Currently, identification of disease sites and evaluation of response to therapy, especially bone lesions with conventional imaging (radiography and bone scanning), is a major challenge in the management of LCH. PET-CT's ability to exhibit lesional activity in addition to lesion localization is crucial for the diagnosis and follow-up of LCH. [15],[24],[25] A recent study has shown that PET-CT can detect disease activity and early response to therapy with greater precision than other conventional imaging modalities in patients with LCH lesions in the bones and soft tissues. [25]


  Brain Tumors Top


PET-CT scan may be used in CNS tumours for grading, prognostic stratification, planning biopsy or surgery, assessing response to therapy, detection of recurrence and radiation therapy planning. [26],[27],[28],[29],[30] Novel PET tracers are commonly used in brain tumors, e.g., labeled amino acids. Many recent studies have shown that PET has a significant impact on the surgical decisions and procedures for managing pediatric brain tumors. MET-PET guidance could help to improve the number of total resections and the amount of tumor removed in infiltrative gliomas in children. [26],[27] PET guidance also improves the diagnostic yield of stereotactic biopsy sampling and allows the practitioner to reduce the number of sampling procedures, especially in patients with infiltrative brainstem lesions. [28] FDG-PET of the brain with MRI coregistration can be used to obtain a more specific diagnosis with respect to malignancy grading. Furthermore, MET-PET appears be a useful tool to differentiate tumorous from non-tumorous lesions in children, compared to routine structural imaging. [29] PET along with proliferation index has also been found to be a useful measure in the identification of high-risk, low-grade gliomas. Lastly, its ability to identify a subset of aggressive low-grade glioma early helps in planning further therapy including resurgery or aggressive adjuvant treatment. [30]
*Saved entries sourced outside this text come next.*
`config.mk`:
```
export PLATFORM = sky130hd
export DESIGN_NAME = plds_sqrt
export DESIGN_NICKNAME = d
export VERILOG_FILES = /design/src/hdl/plds_pkg.sv /design/src/hdl/plds_sqrt.sv
export SDC_FILE = /design/constraint.sdc
export NUM_CORES = 2
export LEC_CHECK = 0
export BUFFER_PORTS_ARGS = -buffer_cell sky130_fd_sc_hd__buf_2
export CAP_MARGIN = 10
export CORE_MARGIN = 10
export CORE_UTILIZATION = 55
export CTS_BUF_LIST = sky130_fd_sc_hd__clkbuf_2 sky130_fd_sc_hd__clkbuf_4 sky130_fd_sc_hd__clkbuf_8
export CTS_CLUSTER_SIZE = 16
export DETAILED_ROUTE_END_ITERATION = 8
export PLACE_DENSITY = 0.83
export SLEW_MARGIN = 25
export SYNTH_ARGS = -nofsm -noshare
export SYNTH_HDL_FRONTEND = slang
export SYNTH_SLANG_ARGS = --single-unit
```
`constraint.sdc`:
```
create_clock -name clock -period 9.1 [get_ports clock]
set_clock_uncertainty 0.15 [all_clocks]
set_input_delay 2.73 -clock clock [delete_from_list [all_inputs] [get_ports clock]]
set_output_delay 2.73 -clock clock [all_outputs]
set_load 0.01 [all_outputs]
```
[config.mk]
export PLATFORM = sky130hd
export DESIGN_NAME = c2i_cfg
export DESIGN_NICKNAME = d
export VERILOG_FILES = /design/src/sv/c2i_pkg.sv /design/src/sv/c2i_cfg.sv
export SDC_FILE = /design/constraint.sdc
export NUM_CORES = 1
export LEC_CHECK = 0
export BUFFER_PORTS_ARGS = -buffer_cell sky130_fd_sc_hd__buf_4
export CAP_MARGIN = 20
export CORE_UTILIZATION = 42
export DETAILED_ROUTE_END_ITERATION = 8
export PLACE_DENSITY = 0.77
export SLEW_MARGIN = 20
export SYNTH_ARGS = -nofsm -noshare
export SYNTH_HDL_FRONTEND = slang
export SYNTH_SLANG_ARGS = --single-unit
[constraint.sdc]
create_clock -name clk -period 1.5 [get_ports clk]
set_clock_uncertainty 0.05 [all_clocks]
set_input_delay 0.3 -clock clk [delete_from_list [all_inputs] [get_ports clk]]
set_output_delay 0.3 -clock clk [all_outputs]
set_load 0.005 [all_outputs]
## src/sv/c2i_pkg.sv

```systemverilog
`timescale 1ns / 1ps

package c2i_pkg;

    // Default sizes for the top-level parameters.
    localparam int DEF_MAX_HEIGHT    = 64;
    localparam int DEF_MAX_WIDTH     = 64;
    localparam int DEF_MAX_KERNEL    = 16;
    localparam int DEF_DILATION_ROWS = 1;
    localparam int DEF_DILATION_COLS = 1;

    // Field widths.
    localparam int DATA_W     = 32;
    localparam int PLANE_W    = 7;
    localparam int KERN_W     = 5;
    localparam int PAD_W      = 4;
    localparam int STEP_W     = 5;
    localparam int CFG_ADDR_W = 5;
    localparam int REG_IDX_W  = CFG_ADDR_W - 2;
    localparam int APB_DATA_W = 32;

    // Output grid counts stay below 256 since plane plus twice the padding is at most 157.
    localparam int OCNT_W = 8;
    // Unpadded position sum: kernel offset plus output offset times stride.
    localparam int POS_W  = 13;
    // Linear pixel address and plane size, row times width plus column.
    localparam int PROD_W = 14;

    // Register indexes.
    localparam logic [REG_IDX_W-1:0] REG_PLANE_HEIGHT = 3'd0;
    localparam logic [REG_IDX_W-1:0] REG_PLANE_WIDTH  = 3'd1;
    localparam logic [REG_IDX_W-1:0] REG_KERNEL_ROWS  = 3'd2;
    localparam logic [REG_IDX_W-1:0] REG_KERNEL_COLS  = 3'd3;
    localparam logic [REG_IDX_W-1:0] REG_PAD_ROWS     = 3'd4;
    localparam logic [REG_IDX_W-1:0] REG_PAD_COLS     = 3'd5;
    localparam logic [REG_IDX_W-1:0] REG_STEP_ROWS    = 3'd6;
    localparam logic [REG_IDX_W-1:0] REG_STEP_COLS    = 3'd7;

    // Command codes.
    localparam logic CMD_ACCUM = 1'b0;
    localparam logic CMD_DRAIN = 1'b1;

    // Effective configuration after clamping.
    typedef struct packed {
        logic [PLANE_W-1:0] height;
        logic [PLANE_W-1:0] width;
        logic [KERN_W-1:0]  krows;
        logic [KERN_W-1:0]  kcols;
        logic [PAD_W-1:0]   prows;
        logic [PAD_W-1:0]   pcols;
        logic [STEP_W-1:0]  srows;
        logic [STEP_W-1:0]  scols;
    } cfg_t;

    typedef enum logic [2:0] {
        ST_CLEAR,
        ST_IDLE,
        ST_POS,
        ST_ADDR,
        ST_READ,
        ST_WRITE
    } state_t;

    // Commands from the controller to the datapath.
    typedef struct packed {
        logic accept;
        logic clear_en;
        logic pos_en;
        logic addr_en;
        logic rd_en;
        logic wr_en;
    } ctrl_cmd_t;

    // Status from the datapath to the controller.
    typedef struct packed {
        logic clear_last;
        logic div_busy;
    } ctrl_sts_t;

    // Signed add that saturates to the 32-bit range.
    function automatic logic signed [DATA_W-1:0] sat_add(
        input logic signed [DATA_W-1:0] a,
        input logic signed [DATA_W-1:0] b
    );
        logic signed [DATA_W:0] s;
        logic signed [DATA_W-1:0] r;
        s = {a[DATA_W-1], a} + {b[DATA_W-1], b};
        if (s[DATA_W] != s[DATA_W-1])
        begin
            r = s[DATA_W] ? {1'b1, {(DATA_W-1){1'b0}}} : {1'b0, {(DATA_W-1){1'b1}}};
        end
        else
        begin
            r = s[DATA_W-1:0];
        end
        return r;
    endfunction

endpackage

```

## src/sv/c2i_ctrl.sv

```systemverilog
`timescale 1ns / 1ps

module c2i_ctrl (
    input  logic                  clk,
    input  logic                  rst_n,
    input  logic                  start,
    input  c2i_pkg::ctrl_sts_t    sts,
    output logic                  busy,
    output c2i_pkg::ctrl_cmd_t    ccmd
);

    import c2i_pkg::*;

    state_t state_reg;
    state_t state_next;

    // State register.
    always_ff @(posedge clk or negedge rst_n)
    begin
        if (!rst_n)
        begin
            state_reg <= ST_CLEAR;
        end
        else
        begin
            state_reg <= state_next;
        end
    end

    // Next state.
    always_comb
    begin
        state_next = state_reg;
        case (state_reg)
            ST_CLEAR:
            begin
                if (sts.clear_last)
                begin
                    state_next = ST_IDLE;
                end
            end
            ST_IDLE:
            begin
                if (start && !sts.div_busy)
                begin
                    state_next = ST_POS;
                end
            end
            ST_POS:   state_next = ST_ADDR;
            ST_ADDR:  state_next = ST_READ;
            ST_READ:  state_next = ST_WRITE;
            ST_WRITE: state_next = ST_IDLE;
            default:  state_next = ST_CLEAR;
        endcase
    end

    // Datapath commands.
    always_comb
    begin
        ccmd = '0;
        busy = 1'b1;
        case (state_reg)
            ST_CLEAR: ccmd.clear_en = 1'b1;
            ST_IDLE:
            begin
                busy        = sts.div_busy;
                ccmd.accept = start & ~sts.div_busy;
            end
            ST_POS:   ccmd.pos_en  = 1'b1;
            ST_ADDR:  ccmd.addr_en = 1'b1;
            ST_READ:  ccmd.rd_en   = 1'b1;
            ST_WRITE: ccmd.wr_en   = 1'b1;
            default:  ccmd = '0;
        endcase
    end

endmodule

```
  Incorporation of PET-CT Information into Surgery or Radiation Therapy Planning Top


PET-CT with diagnostic CT may be utilized for planning local therapy such as surgery or radiotherapy. Radiation planning incorporating PET-CT information can be particularly beneficial in minimizing treatment toxicities through reduction of radiation therapy dose or volume. This treatment targeting is based on an established (18)F-FDG threshold of activity in addition to size and contrast uptake, as shown by CT or MRI. [31] PET imaging is able to demarcate areas not previously identified or of unknown value when evaluated by anatomical imaging. [32] For brain tumors, initial PET-CT with radiolabeled amino acids may be easily integrated into the simulation and planning of radiotherapy (commonly with MRI coregistration). [31] In patients requiring definitive radiation after induction chemotherapy, such as those with Hodgkin's disease, Ewing tumors, soft tissue sarcomas or neuroblastomas, a response-adapted PET-CT approach to plan the irradiation dose and volume may be used. In these patients, use of PET-CT after chemotherapy completion also helps save one additional radiotherapy planning CT. [10],[15]
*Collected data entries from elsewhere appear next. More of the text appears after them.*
[src/rtl/ble_adv_sensor_record_parser_unit.sv]
// Advertisement sensor record parser.
// Input channel adv_valid / adv_stall / adv_item carries one advertisement
// byte per item, with final_byte set on the last byte of the advertisement.
// Output channel result_valid / result_stall / result_item carries one item
// per advertisement: outcome (recognized, malformed, no supported data) and,
// when recognized, probe flag, temperature, humidity and battery.
// A final byte accepted goes into the input register, then the parse step
// moves its result into the result register, waiting while the result
// register is still stalled. Throughput: one byte per cycle, but a final
// byte waits on a stalled result; the parse step is a single short update
// of the structure counter and record captures between two registers.
// Reset (rst, synchronous) empties both registers and returns the parser
// to expecting a length byte. A stalled result holds; non-final bytes keep
// flowing under a stall, and a final byte waits in the input register until
// the result register frees, which then backs up adv_stall.
module ble_adv_sensor_record_parser_unit (
  input  logic                    clk,
  input  logic                    rst,
  input  logic                    adv_valid,
  output logic                    adv_stall,
  input  blasp_pkg::adv_item_t    adv_item,
  output logic                    result_valid,
  input  logic                    result_stall,
  output blasp_pkg::result_item_t result_item
);
  import blasp_pkg::*;

  logic         hold_valid;
  adv_item_t    hold_item;
  logic         out_ready;
  logic         advance;
  logic         take;
  result_item_t step_result;

  // byte in the input register moves on unless it is final and the slot is busy
  assign advance   = hold_valid && (!hold_item.final_byte || out_ready);
  assign adv_stall = hold_valid && !advance;
  assign take      = adv_valid && !adv_stall;

  // input register
  always_ff @(posedge clk) begin
    if (rst) begin
      hold_valid <= 1'b0;
    end else if (take) begin
      hold_valid <= 1'b1;
    end else if (advance) begin
      hold_valid <= 1'b0;
    end
  end

  always_ff @(posedge clk) begin
    if (take) begin
      hold_item <= adv_item;
    end
  end

  blasp_parse u_parse (
    .clk    (clk),
    .rst    (rst),
    .step   (advance),
    .item   (hold_item),
    .result (step_result)
  );

  blasp_out u_out (
    .clk       (clk),
    .rst       (rst),
    .load      (advance && hold_item.final_byte),
    .load_item (step_result),
    .ready     (out_ready),
    .valid     (result_valid),
    .stall     (result_stall),
    .item      (result_item)
  );

endmodule

[src/rtl/blasp_parse.sv]
module blasp_parse (
  input  logic                  clk,
  input  logic                  rst,
  input  logic                  step,
  input  blasp_pkg::adv_item_t  item,
  output blasp_pkg::result_item_t result
);
  import blasp_pkg::*;

  logic [1:0]  phase;
  logic [7:0]  bytes_left;
  logic        is_mfr;
  logic [3:0]  pos;
  logic [15:0] temp_cap;
  logic [15:0] hum_cap;
  logic [7:0]  sel_cap;
  logic [7:0]  batt_cap;
  logic [7:0]  status_cap;
  logic        match_done;

  logic [1:0]  phase_next;
  logic [7:0]  bytes_left_next;
  logic        is_mfr_next;
  logic [3:0]  pos_next;
  logic [15:0] temp_cap_next;
  logic [15:0] hum_cap_next;
  logic [7:0]  sel_cap_next;
  logic [7:0]  batt_cap_next;
  logic [7:0]  status_cap_next;
  logic        match_done_next;
  logic        finish;
  logic        rec_ok;
  logic [7:0]  b;

  assign b = item.adv_byte;

  // record checks, on the captures as they stand after this byte
  assign rec_ok = is_mfr_next && (pos_next >= REC_BYTES) &&
                  ((status_cap_next == STATUS_A) || (status_cap_next == STATUS_B)) &&
                  (sel_cap_next <= 8'd1) &&
                  (hum_cap_next <= HUMIDITY_MAX) &&
                  (batt_cap_next <= BATTERY_MAX);

  // per-byte structure walk
  always_comb begin
    phase_next      = phase;
    bytes_left_next = bytes_left;
    is_mfr_next     = is_mfr;
    pos_next        = pos;
    temp_cap_next   = temp_cap;
    hum_cap_next    = hum_cap;
    sel_cap_next    = sel_cap;
    batt_cap_next   = batt_cap;
    status_cap_next = status_cap;
    finish          = 1'b0;
    unique case (phase)
      PH_LEN: begin
        if (b == 8'd0) begin
          phase_next = PH_STOP;
        end else begin
          bytes_left_next = b;
          phase_next      = PH_TYPE;
        end
      end
      PH_TYPE: begin
        is_mfr_next     = (b == MFR_TYPE);
        pos_next        = 4'd0;
        bytes_left_next = bytes_left - 8'd1;
        if (bytes_left_next == 8'd0) begin
          finish = 1'b1;
        end else begin
          phase_next = PH_PAYLOAD;
        end
      end
      PH_PAYLOAD: begin
        if (pos < REC_BYTES) begin
          unique case (pos)
            POS_TEMP_LO: temp_cap_next[7:0]  = b;
            POS_TEMP_HI: temp_cap_next[15:8] = b;
            POS_HUM_LO:  hum_cap_next[7:0]   = b;
            POS_HUM_HI:  hum_cap_next[15:8]  = b;
            POS_SEL:     sel_cap_next        = b;
            POS_BATT:    batt_cap_next       = b;
            POS_STATUS:  status_cap_next     = b;
            default:     ;
          endcase
          pos_next = pos + 4'd1;
        end
        bytes_left_next = bytes_left - 8'd1;
        if (bytes_left_next == 8'd0) begin
          finish = 1'b1;
        end
      end
      default: ;
    endcase
    match_done_next = match_done;
    if (finish) begin
      if (rec_ok) begin
        match_done_next = 1'b1;
        phase_next      = PH_STOP;
      end else begin
        phase_next = PH_LEN;
      end
    end
  end

  // result for a final byte
  always_comb begin
    result = '0;
    if (match_done_next) begin
      result.outcome                = OUT_OK;
      result.from_probe             = (sel_cap_next == 8'd1);
      result.temperature_hundredths = temp_cap_next;
      result.humidity_hundredths    = hum_cap_next[13:0];
      result.battery_level          = batt_cap_next[6:0];
    end else if ((phase_next == PH_TYPE) || (phase_next == PH_PAYLOAD)) begin
      result.outcome = OUT_MALFORMED;
    end else begin
      result.outcome = OUT_NONE;
    end
  end

  // control state, back to idle after each advertisement
  always_ff @(posedge clk) begin
    if (rst || (step && item.final_byte)) begin
      phase      <= PH_LEN;
      bytes_left <= 8'd0;
      is_mfr     <= 1'b0;
      pos        <= 4'd0;
      match_done <= 1'b0;
    end else if (step) begin
      phase      <= phase_next;
      bytes_left <= bytes_left_next;
      is_mfr     <= is_mfr_next;
      pos        <= pos_next;
      match_done <= match_done_next;
    end
  end

  // record captures
  always_ff @(posedge clk) begin
    if (step) begin
      temp_cap   <= temp_cap_next;
      hum_cap    <= hum_cap_next;
      sel_cap    <= sel_cap_next;
      batt_cap   <= batt_cap_next;
      status_cap <= status_cap_next;
    end
  end

endmodule

[src/rtl/blasp_out.sv]
module blasp_out (
  input  logic                    clk,
  input  logic                    rst,
  input  logic                    load,
  input  blasp_pkg::result_item_t load_item,
  output logic                    ready,
  output logic                    valid,
  input  logic                    stall,
  output blasp_pkg::result_item_t item
);
  import blasp_pkg::*;

  // slot can take a new item when empty or being drained this cycle
  assign ready = !valid || !stall;

  always_ff @(posedge clk) begin
    if (rst) begin
      valid <= 1'b0;
    end else if (load) begin
      valid <= 1'b1;
    end else if (!stall) begin
      valid <= 1'b0;
    end
  end

  always_ff @(posedge clk) begin
    if (load) begin
      item <= load_item;
    end
  end

endmodule

[config.mk]
export PLATFORM = sky130hd
export DESIGN_NAME = ble_adv_sensor_record_parser_unit
export DESIGN_NICKNAME = d
export VERILOG_FILES = /design/src/rtl/blasp_pkg.sv /design/src/rtl/ble_adv_sensor_record_parser_unit.sv /design/src/rtl/blasp_parse.sv /design/src/rtl/blasp_out.sv
export SDC_FILE = /design/constraint.sdc
export NUM_CORES = 1
export LEC_CHECK = 0
export BUFFER_PORTS_ARGS = -buffer_cell sky130_fd_sc_hd__buf_2
export CAP_MARGIN = 20
export CORE_MARGIN = 3
export CORE_UTILIZATION = 41
export CTS_BUF_LIST = sky130_fd_sc_hd__clkbuf_4 sky130_fd_sc_hd__clkbuf_8 sky130_fd_sc_hd__clkbuf_16
export DETAILED_ROUTE_END_ITERATION = 7
export PLACE_DENSITY = 0.69
export SYNTH_ARGS = -nofsm -noshare
export SYNTH_HDL_FRONTEND = slang
export SYNTH_SLANG_ARGS = --single-unit
[constraint.sdc]
create_clock -name clk -period 3.4 [get_ports clk]
set_input_delay 0.34 -clock clk [delete_from_list [all_inputs] [get_ports clk]]
set_output_delay 0.34 -clock clk [all_outputs]
set_load 0.02 [all_outputs]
  What are the Long-Term Costs of PET-CT? Top


Rapidly rising use of PET-CT along with serial CT and plain-film radiography in the management of children with cancer for prolonged periods ranging from 3 to 5 years raises the important issue of radiation exposure. Children have an increased risk of developing secondary malignancies from radiation exposure compared with adults as confirmed by extrapolating data from atomic bomb survivors, in which increased risk is by an order of magnitude much greater than that of adults. This risk may be explained by greater life span and a greater proportion of actively dividing cells in children, making them more susceptible to radiation-related damage. Also, organ doses for children from radiation exposure due to CT scan are clearly higher than those for adults. [33],[34]
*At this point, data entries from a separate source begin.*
File: src/hw/rtl/amd_ram.sv
module amd_ram #(
   parameter int DATA_W = 8,
   parameter int DEPTH  = 16
) (
   input  logic                                     clock,
   input  logic                                     we,
   input  logic                                     re,
   input  logic [((DEPTH > 1) ? $clog2(DEPTH) : 1)-1:0] addr,
   input  logic [DATA_W-1:0]                        wdata,
   output logic [DATA_W-1:0]                        rdata
);

   logic [DATA_W-1:0] mem [DEPTH];
   logic [DATA_W-1:0] rdata_ff;

   // Single port, registered read
   always_ff @(posedge clock) begin
      if (we) begin
         mem[addr] <= wdata;
      end
      if (re) begin
         rdata_ff <= mem[addr];
      end
   end

   assign rdata = rdata_ff;

endmodule
<file path="config.mk">
export PLATFORM = sky130hd
export DESIGN_NAME = amd_div
export DESIGN_NICKNAME = d
export VERILOG_FILES = /design/src/hw/rtl/amd_pkg.sv /design/src/hw/rtl/amd_div.sv
export SDC_FILE = /design/constraint.sdc
export NUM_CORES = 1
export LEC_CHECK = 0
export BUFFER_PORTS_ARGS = -buffer_cell sky130_fd_sc_hd__buf_2
export CAP_MARGIN = 20
export CORE_UTILIZATION = 55
export CTS_CLUSTER_DIAMETER = 40
export CTS_CLUSTER_SIZE = 25
export DETAILED_ROUTE_END_ITERATION = 7
export HOLD_SLACK_MARGIN = 0.06
export PLACE_DENSITY = 0.77
export SLEW_MARGIN = 20
export SYNTH_ARGS = -nofsm -noshare
export SYNTH_HDL_FRONTEND = slang
export SYNTH_SLANG_ARGS = --single-unit
</file>
<file path="constraint.sdc">
create_clock -name clock -period 4.1 [get_ports clock]
set_input_delay 0.41 -clock clock [delete_from_list [all_inputs] [get_ports clock]]
set_output_delay 0.41 -clock clock [all_outputs]
set_load 0.02 [all_outputs]
</file>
The greatest contributor to overall radiation exposure in PET-CT is the whole-body diagnostic CT. The average total radiation dose of 25 mSv from one adult whole-body PET-CT is roughly equivalent to an exposure of 7 years of background radiation in an adult. [35],[36] In pediatrics, the radiation exposure from a standard PET-CT with diagnostic contrast-enhanced CT ranges from 15 to 20 mSv depending upon the age and weight. Using combined FDG-PET/low-dose CT, the radiation exposure is roughly reduced by 50%. [37] Overall, imaging related radiation exposure assumes greater relevance in children because most children achieve long-term cure of disease.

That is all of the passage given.